When the shear stress measured in Large
Amplitude Oscillatory Shear (LAOS) deformation is represented as a two-dimensional
Lissajous-Bowditch curve, the corresponding trajectory
can appear to self- intersect and form secondary loops. This self-intersection
is a general consequence of a strongly nonlinear material response to the
imposed oscillatory forcing and can be observed for various material systems and
constitutive models. We derive the mathematical criteria for the formation of
secondary loops, quantify the location of the apparent intersection, and
furthermore suggest a qualitative physical understanding for the associated nonlinear
material behavior. We show that when secondary loops appear in the viscous projection
of the stress response (the 2-D plot of stress vs. strain-rate) they are best interpreted by understanding
the corresponding elastic response (the 2-D projection of stress vs. strain)

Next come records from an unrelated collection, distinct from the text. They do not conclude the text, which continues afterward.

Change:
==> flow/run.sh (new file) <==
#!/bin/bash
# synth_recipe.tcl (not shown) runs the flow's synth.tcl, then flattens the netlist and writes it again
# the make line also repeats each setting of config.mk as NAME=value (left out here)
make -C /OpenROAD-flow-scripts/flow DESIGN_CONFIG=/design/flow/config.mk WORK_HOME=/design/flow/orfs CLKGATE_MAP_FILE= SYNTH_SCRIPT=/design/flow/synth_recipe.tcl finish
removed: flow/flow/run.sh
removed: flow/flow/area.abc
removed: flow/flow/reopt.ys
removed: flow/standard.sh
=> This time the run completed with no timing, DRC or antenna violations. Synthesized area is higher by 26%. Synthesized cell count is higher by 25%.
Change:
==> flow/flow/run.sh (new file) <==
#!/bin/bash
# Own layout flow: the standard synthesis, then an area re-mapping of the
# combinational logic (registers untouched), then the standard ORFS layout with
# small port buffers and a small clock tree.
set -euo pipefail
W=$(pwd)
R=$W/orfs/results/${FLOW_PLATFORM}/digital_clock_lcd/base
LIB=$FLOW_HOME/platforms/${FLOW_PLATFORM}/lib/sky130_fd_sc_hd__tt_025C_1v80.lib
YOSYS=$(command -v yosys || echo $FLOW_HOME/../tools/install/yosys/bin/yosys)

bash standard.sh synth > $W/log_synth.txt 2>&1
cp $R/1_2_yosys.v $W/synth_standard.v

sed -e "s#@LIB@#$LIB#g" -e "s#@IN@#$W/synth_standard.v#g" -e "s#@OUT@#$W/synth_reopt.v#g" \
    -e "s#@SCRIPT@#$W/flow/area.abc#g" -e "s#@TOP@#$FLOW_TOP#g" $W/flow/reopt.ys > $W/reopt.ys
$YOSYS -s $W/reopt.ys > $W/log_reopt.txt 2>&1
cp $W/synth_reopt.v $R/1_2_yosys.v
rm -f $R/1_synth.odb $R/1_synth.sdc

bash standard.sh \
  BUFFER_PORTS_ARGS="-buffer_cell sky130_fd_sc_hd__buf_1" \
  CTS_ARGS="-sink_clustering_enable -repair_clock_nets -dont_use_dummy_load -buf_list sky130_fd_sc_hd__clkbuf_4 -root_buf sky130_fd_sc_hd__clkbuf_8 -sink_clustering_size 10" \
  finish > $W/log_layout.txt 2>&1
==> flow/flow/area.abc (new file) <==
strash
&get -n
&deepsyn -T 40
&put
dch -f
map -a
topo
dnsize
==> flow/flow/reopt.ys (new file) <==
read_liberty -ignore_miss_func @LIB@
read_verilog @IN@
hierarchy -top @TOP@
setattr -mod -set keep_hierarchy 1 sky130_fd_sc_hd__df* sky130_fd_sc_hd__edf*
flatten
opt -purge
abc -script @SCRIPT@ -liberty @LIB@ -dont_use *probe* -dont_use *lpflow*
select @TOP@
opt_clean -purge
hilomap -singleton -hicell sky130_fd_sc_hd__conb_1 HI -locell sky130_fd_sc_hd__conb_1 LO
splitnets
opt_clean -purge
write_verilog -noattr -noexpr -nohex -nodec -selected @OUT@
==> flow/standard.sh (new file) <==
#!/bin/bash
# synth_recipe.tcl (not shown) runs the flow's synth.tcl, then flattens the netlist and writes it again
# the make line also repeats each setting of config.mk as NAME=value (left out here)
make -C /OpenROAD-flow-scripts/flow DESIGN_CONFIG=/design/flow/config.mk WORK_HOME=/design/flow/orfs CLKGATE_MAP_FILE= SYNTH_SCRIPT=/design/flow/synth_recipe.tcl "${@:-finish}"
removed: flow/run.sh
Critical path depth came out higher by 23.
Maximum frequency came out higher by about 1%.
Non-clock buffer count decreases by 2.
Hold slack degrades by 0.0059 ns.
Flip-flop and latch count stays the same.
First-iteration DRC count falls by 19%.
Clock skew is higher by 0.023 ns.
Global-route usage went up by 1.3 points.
This design comes from an exercise in tuning for small area, a short achievable clock period and few clock cycles on the open sky130 flow, not from production work. In this exercise RTL edits were held to simulation tests only and were not proved equivalent to the original.

rev 12:
// MipsProcessor
module MipsProcessor(input clk, rst, output [31:0] imem_addr, input [31:0] imem_data,
                     output [31:0] dmem_addr, dmem_wdata, output dmem_we, dmem_re, input [31:0] dmem_rdata);
	reg  [31:0] pc;
	wire [31:1] inc = pc[31:1] + 31'd1;
	wire [31:0] pc1 = pc[0] ? {inc, 1'b0} : {pc[31:1], 1'b1};
	wire [31:0] pc2 = {inc, pc[0]};
	wire [5:0]  iop = imem_data[31:26];
	wire if_jt, if_jal, if_jr, if_jal_a, if_jal_b, nc_a1, nc_a2, nc_b1, nc_b2;
	IfDecode My_IfDecode(.op(iop), .jt(if_jt), .jal(if_jal), .jr(if_jr));
	IfDecode My_IfDecodeA(.op(iop), .jt(nc_a1), .jal(if_jal_a), .jr(nc_a2));
	IfDecode My_IfDecodeB(.op(iop), .jt(nc_b1), .jal(if_jal_b), .jr(nc_b2));
	wire stall;
	wire [3:0] br_taken, br_ntaken;    
	wire [31:0] br_target;
	wire [31:0] pc_seq = if_jt ? {pc1[31:26], imem_data[25:0]} : (if_jr ? pc2 : pc1);
	wire [31:0] pc_hold = stall ? pc : pc_seq;
	wire [31:0] pc_next;
	genvar i;
	generate
		for (i = 0; i < 32; i = i + 1) begin : pcm
			wire t_n, h_n;
			C_NAND2 My_T(.a(br_taken[i/8]), .b(br_target[i]), .y(t_n));
			C_NAND2 My_H(.a(br_ntaken[i/8]), .b(pc_hold[i]), .y(h_n));
			C_NAND2 My_M(.a(t_n), .b(h_n), .y(pc_next[i]));
		end
	endgenerate
	always @(posedge clk, posedge rst) begin
		if (rst)
			pc <= 32'd0;
		else
			pc <= pc_next;
	end
	assign imem_addr = pc;
	reg        d_valid;
	reg [31:0] d_w;
	always @(posedge clk, posedge rst) begin
		if (rst)
			d_valid <= 1'b0;
		else
			d_valid <= br_ntaken[3] && (stall ? d_valid : 1'b1);
	end
  ...
For scale: roughly 160 I/O pins, ~56,000 µm² of cells after synthesis.
clock: 12.0 ns
lec_check: 0
cap_margin: 20
core_margin: 2
core_utilization: 60
place_density: 0.7
slew_margin: 20
synth_hierarchical: 1
standard.sh (not shown) runs the stock make flow with config.mk's settings and CLKGATE_MAP_FILE= SYNTH_SCRIPT=/design/flow/synth_recipe.tcl, a recipe that flattens the netlist after the stock synthesis.
==> flow/flow/run.sh <==
#!/bin/bash
# The standard synthesis and layout (standard.sh), with:
#  - ports buffered with buf_4 instead of the library's first buffer;
#  - larger clock-tree sink clusters and no dummy clock loads;
#  - after global routing, cells with ample slack are downsized (flow/downsize.tcl).
set -o pipefail
bash standard.sh \
  SETUP_SLACK_MARGIN=8.6 \
  TNS_END_PERCENT=5 \
  MATCH_CELL_FOOTPRINT=0 \
  "BUFFER_PORTS_ARGS=-buffer_cell sky130_fd_sc_hd__buf_4" \
  "CTS_ARGS=-sink_clustering_enable -repair_clock_nets -sink_clustering_size 25 -sink_clustering_max_diameter 80 -dont_use_dummy_load" \
  POST_GLOBAL_ROUTE_TCL=$PWD/flow/post_grt.tcl \
  finish > flow_make.log 2>&1
==> flow/flow/post_grt.tcl <==
# After the global-route timing repair: recover area from cells on paths
# with ample slack (see downsize.tcl). The estimated parasitics are written
# to SPEF and read back so that they stay attached to the nets while cells
# are swapped.
source [file join [file dirname [info script]] downsize.tcl]
set ds_spef [file join $::env(RESULTS_DIR) 5_1_grt_est.spef]
estimate_parasitics -global_routing -spef_file $ds_spef
read_spef $ds_spef
downsize_all 0.20
Other scripts of this flow, unchanged in this note and not shown: flow/flow/downsize.tcl
Testbench counts of rev 12, summed over its fixed seeds: cycles 49,457.
This design comes from an exercise in tuning for small area and a short achievable clock period on the open sky130 flow, not from production work.
Function was checked by simulation only, so behaviour that the tests miss may differ from the original.
No activity file was given, so power comes from the tool's default toggle rates.

## flow/config.mk

```make
export PLATFORM = sky130hd
export DESIGN_NAME = div_pipeline
export DESIGN_NICKNAME = div_pipeline
export VERILOG_FILES = /design/flow/design.v
export SDC_FILE = /design/flow/constraint.sdc
export NUM_CORES = 4
export LEC_CHECK = 0
export CAP_MARGIN = 20
export CORE_MARGIN = 2
export CORE_UTILIZATION = 40
export SLEW_MARGIN = 20
```

## flow/constraint.sdc

```tcl
create_clock -name core_clock -period 2.5 [get_ports {clk}]
set_input_delay 0.5000 -clock core_clock [delete_from_list [all_inputs] [get_ports {clk}]]
set_output_delay 0.5000 -clock core_clock [all_outputs]
set_load 0.01 [all_outputs]
```

## flow/design.v

```verilog
module div_pipeline (
    input clk,
    input reset,
    input start,
    input [7:0] dividend,
    input [7:0] divisor,
    output reg valid,             
    output reg [7:0] quotient,    
    output reg [7:0] remainder     
);
    reg [7:0] dividend_pipe [0:8];
    reg [7:0] divisor_pipe  [0:8];
    reg [7:0] quotient_pipe [0:8];
    reg [8:0] remainder_pipe [0:8];  
    reg valid_pipe [0:8];
    integer i;
    reg [8:0] temp;  
    always @(posedge clk or posedge reset) begin
        if (reset) begin
            valid <= 0;
            quotient <= 0;
            remainder <= 0;
            for (i = 0; i <= 8; i = i + 1) begin
                valid_pipe[i]    <= 0;
                quotient_pipe[i] <= 0;
                remainder_pipe[i] <= 0;
                dividend_pipe[i] <= 0;
                divisor_pipe[i]  <= 0;
            end
        end else begin
            valid <= 0;
            quotient <= 0;
            remainder <= 0;
            if (valid_pipe[8]) begin
                valid <= 1;
                quotient <= quotient_pipe[8];
                remainder <= remainder_pipe[8][7:0];
            end
            valid_pipe[8] <= valid_pipe[7];
            quotient_pipe[8] <= quotient_pipe[7];
            remainder_pipe[8] <= remainder_pipe[7];
            dividend_pipe[8] <= dividend_pipe[7];
            divisor_pipe[8] <= divisor_pipe[7];
            if (start) begin
                dividend_pipe[0] <= dividend;
                divisor_pipe[0]  <= divisor;
                quotient_pipe[0] <= 0;
                remainder_pipe[0] <= 0;
                valid_pipe[0]    <= 1;
            end else begin
                valid_pipe[0] <= 0;
            end
            for (i = 1; i <= 8; i = i + 1) begin
                dividend_pipe[i] <= dividend_pipe[i-1];
                divisor_pipe[i]  <= divisor_pipe[i-1];
                temp = (remainder_pipe[i-1] << 1) | dividend_pipe[i-1][7 - (i - 1)];
                if (temp >= divisor_pipe[i-1]) begin
                    remainder_pipe[i] <= temp - divisor_pipe[i-1];
                    quotient_pipe[i] <= quotient_pipe[i-1] | (1 << (7 - (i - 1)));
                end else begin
                    remainder_pipe[i] <= temp;
                    quotient_pipe[i] <= quotient_pipe[i-1];
                end
                valid_pipe[i] <= valid_pipe[i-1];
            end
        end
    end
endmodule
```

## flow/run.sh

```bash
#!/bin/bash
# synth_recipe.tcl (not shown) runs the flow's synth.tcl, then flattens the netlist and writes it again
# the make line also repeats each setting of config.mk as NAME=value (left out here)
make -C /OpenROAD-flow-scripts/flow DESIGN_CONFIG=/design/flow/config.mk WORK_HOME=/design/flow/orfs CLKGATE_MAP_FILE= SYNTH_SCRIPT=/design/flow/synth_recipe.tcl finish
```

==> run notes <==
-- cell families (layout without fill, tap and decap cells) --
| group | after synthesis | after routing | share of synthesized area, % |
|---|---|---|---|
| and+or+nand+nor | 141 | 141 | 8.14 |
| xor gates and xnor gates | 21 | 21 | 1.98 |
| AOI/OAI and AO/OA | 156 | 156 | 11.4 |
| muxes | 38 | 38 | 4.67 |
| DFF | 226 | 226 | 60.8 |
| buffers and inverters | 90 | 174 | 3.77 |
| adders and majority gates | 65 | 65 | 9.31 |
-- layout by cell type, fill, tap and decap left out, types with 6 or more instances in the layout --
master | netlist | final
nand2_1 | 38 | 38
ha_1 | 58 | 58
clkbuf_1 | 4 | 7
o31ai_1 | 8 | 8
o21a_1 | 12 | 12
clkdlybuf4s50_1 | 0 | 35
buf_4 | 3 | 8
mux2i_1 | 10 | 10
inv_1 | 81 | 80
a21o_1 | 10 | 10
nand2b_1 | 11 | 11
nor2_1 | 21 | 21
xnor2_1 | 11 | 11
mux2_2 | 23 | 23
o31a_1 | 6 | 6
nor2b_1 | 9 | 9
and2_1 | 23 | 23
fa_1 | 7 | 7
o21ai_0 | 48 | 48
nand3_1 | 8 | 8
clkbuf_16 | 0 | 25
xor2_1 | 10 | 10
clkbuf_8 | 0 | 6
a21oi_1 | 35 | 35
dfrtp_1 | 226 | 226
-- power breakdown --
part           leakage [uW]  total (uW)  switching [uW]  internal (uW)
Sequential          0.00277        4690             302           4390
Combinational       0.00206        3710            1920           1800
Clock              0.000393        3470            1360           2110
-- synthesized netlist by cell type, types with 2 or more instances --
cell type / count
a221oi_2: 4
inv_1: 81
clkbuf_1: 4
xor2_1: 10
a21boi_0: 4
and4_1: 4
mux2i_1: 10
nor2_1: 21
a31oi_1: 4
o31a_1: 6
a31o_2: 4
ha_1: 58
nand2_1: 38
nand2b_1: 11
o22a_1: 3
a211oi_1: 5
fa_1: 7
nor3_1: 5
mux2_4: 5
nor2b_1: 9
buf_4: 3
o221a_2: 2
o21a_1: 12
a21oi_1: 35
dfrtp_1: 226
or2_2: 4
or4b_1: 2
o21ai_0: 48
a21o_1: 10
mux2_2: 23
nor4_1: 4
xnor2_1: 11
o31ai_1: 8
and2_1: 23
nand4_1: 2
nand3b_1: 4
nand3_1: 8
-- state kept, by name, indices dropped and copies added, names as in the netlist --
register        cells
remainder           8
valid_pipe          9
quotient_pipe      36
valid               1
dividend_pipe      36
divisor_pipe       64
remainder_pipe     64
quotient            8
-- final timing paths --
path | start | endpoint | slack [ps] | cells past startpoint
max | remainder_pipe[6][5]$_DFF_PP0_ | remainder_pipe[7][5]$_DFF_PP0_ | 340 | 6
min | dividend_pipe[1][1]$_DFF_PP0_ | dividend_pipe[2][1]$_DFF_PP0_ | 340 | 0
min in group asynchronous | reset | dividend_pipe[1][0]$_DFF_PP0_ | 370 | 2
min reg2reg | dividend_pipe[1][1]$_DFF_PP0_ | dividend_pipe[2][1]$_DFF_PP0_ | 340 | 0
max reg2reg | remainder_pipe[6][5]$_DFF_PP0_ | remainder_pipe[7][5]$_DFF_PP0_ | 340 | 6
max in group asynchronous | reset | divisor_pipe[0][6]$_DFFE_PP0P_ | 1500 | 3
-- through the flow --
step           instance area (sq um)  hold slack [ps]  setup TNS [ps]  cells  util (%)
2_1_floorplan                   9310              331         -215150    737         -
3_3_place_gp                   10100              331               0   1062      44.6
3_5_place_dp                   10100              335               0   1062      44.6
4_1_cts                        10900              343               0   1106      48.1
5_1_grt                        10900              347               0   1106      48.1
6_report                       10900              340               0   1106      48.1
-- metal layers --
metal / vias up / global-route usage, % / wire [um]
met5: - / 0 / 0
met3: 37 / 2.33 / 457
met2: 85 / 25.6 / 8070
li1: 2664 / - / -
met1: 2659 / 14.0 / 5860
met4: 0 / 5.50 / 612
-- cell type report --
cell class	instances	area, sq um
fill	2014	11800
sequential	226	5660
multi-input combinational	421	3300
clock buffer	38	734
timing repair buffer	48	510
tap	285	357
inverter	82	312
clock inverter	6	55.1
-- worst max-delay path: cells and delay by family, from the launching register on --
family,cells,cell delay (ps)
muxes,1,340
DFF,1,380
adders and majority gates,1,380
AOI/OAI and AO/OA,4,940
==> flow_summary.toml <==
[synth]
ys_async_sr_fraction_pct = 100
synth_cells = 737
ys_seq_elements = 226
synth-seq-area-share_pct = 60.8
synth_edf_count = 0
syn_avg_cell_area_sq_um = 12.6
synth_top_area_share_pct = 60.8
ys.flop_type = "dfrtp_1"
synthTopCellsByArea = "dfrtp_1 61%, ha_1 7.8%, inv_1 3.3%"
synth_largest_area_cell = "dfrtp_1"
synth_nets = 821
synth_cell_types = 56
synth.cell_area_sq_um = 9300
yosysWarningCount = 6

[floorplan]
row_count = 55
core_sq_um = 22700
io_pins = 36
dieArea_sq_um = 24500
die_h_um = 157
initial_utilization_pct = 41.0
die_width_um = 157

[detailed_routing]
drt_pass1_iterations = 6
drc = 0
dr_total_vias = 5445
avgViaCountPerCell = 4.92
routedWlPerCell_um = 13.6
postRouteWirelength_um = 15000
ant_nets = 0
drt_iter0_drc = 195

[clock_network]
clkTransAtPathRegs_ps = 60
numCtsBuffers = 25
clkSinkCount = 226
clock_tree.buffer_depth = 3
clkLatencyLatePin_ps = 510
tritoncts = "yes"
cts-root-buf = "clkbuf_16"
cts_hold_buf = 0
post_cts_buffers = 0
htree_levels = 1
ctsResizeCount = 0

[pwr]
irDropWorstVdd_v = 0.000624
power_uw = 11900
powerDensity_nw_per_um2 = 1090
leakagePower_uw = 0.00522

[sta]
rsz0062_at_grt = "no"
setup_slack_ps = 343
worstMarginPinSlew_ps = 556
period_minus_slack_ps = 2160
post-route-period-util_pct = 86.3
fin_skew_ps = 11.8
fmax_mhz = 464
slew_viol_final = 0
setup_viol_count_final = 0
finalHoldViolations = 0
relSlewSlack_pct = 63.0

[worst_setup_path]
path_common_cell = "a21oi_1"
required_ps = 2890
slowest_delay_ps = 380
cp-end-kind = "register"
cp_slowest_cell = "dfrtp_1"
worst_setup_path_start_kind = "register"
worst-setup-path-type = "reg -> reg"
worstPathArrival_ps = 2550
crit_chain = "ha_1 -> a21oi_1 -> o21ai_0 -> a21oi_1 -> o31ai_4 -> mux2_4"
cp_max_fo = 8

[place]
port_buffers = 35
gp_congestion = 0.853
post-dp-hpwl_um = 10800
place_ws_ps = 333

[cells_and_area]
nets = 888
area_delta_synth_final_pct = 17.4
drive_gt1_share_pct = 12.2
n_antenna_cell = 0

[global_route]
antenna_found_initial = 0
grt_max_degree = 56
grt_pass1_wl_um = 26300
grt_pass1_vias = 5691
globalRouteTotalUtil_pct = 13.2
grt.overflow.total = 0

[hold_path]
hold_class = "reg -> reg"

[run]
drv_cap = 0

[outcome]
status = "no timing/DRC/antenna violations"

## separate check: timing with driven ports
Ports are ideal in the flow. The routed layout listed here was re-timed in OpenROAD. Step 1: set_driving_cell puts a clkbuf_16 on clk and a buf_2 on each other input, an assumption about the parent block. Step 2 times the ports against the registers' clock, not the clock port: input delays grow and output delays shrink by t, the midpoint of the rising clock arrivals with the driver on. Three values: ideal, step 1, step 2; two values: the first two.
shift t [ns]: 0.549
setup slack, ns: 0.343 / 0.343 / 0.343
worst slew at a driven data input, ns: 0.03
After both steps setup and hold are still met in this run. For this run, drivers alone change the setup slack by 0.000 ns; drivers and shift together by 0.000 ns.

The analysis shows clearly that sufficiently strong *elastic *nonlinearity is required to observe secondary
loops on the conjugate *viscous
*projection. Such a strong
elastic nonlinearity physically corresponds to a nonlinear viscoelastic
shear stress overshoot in which existing stress is unloaded more quickly than
new deformation is accumulated. This general understanding of secondary loops
in LAOS flows can be applied to various molecular
configurations and microstructures such as polymer solutions, polymer melts, soft
glassy materials and other structured fluids.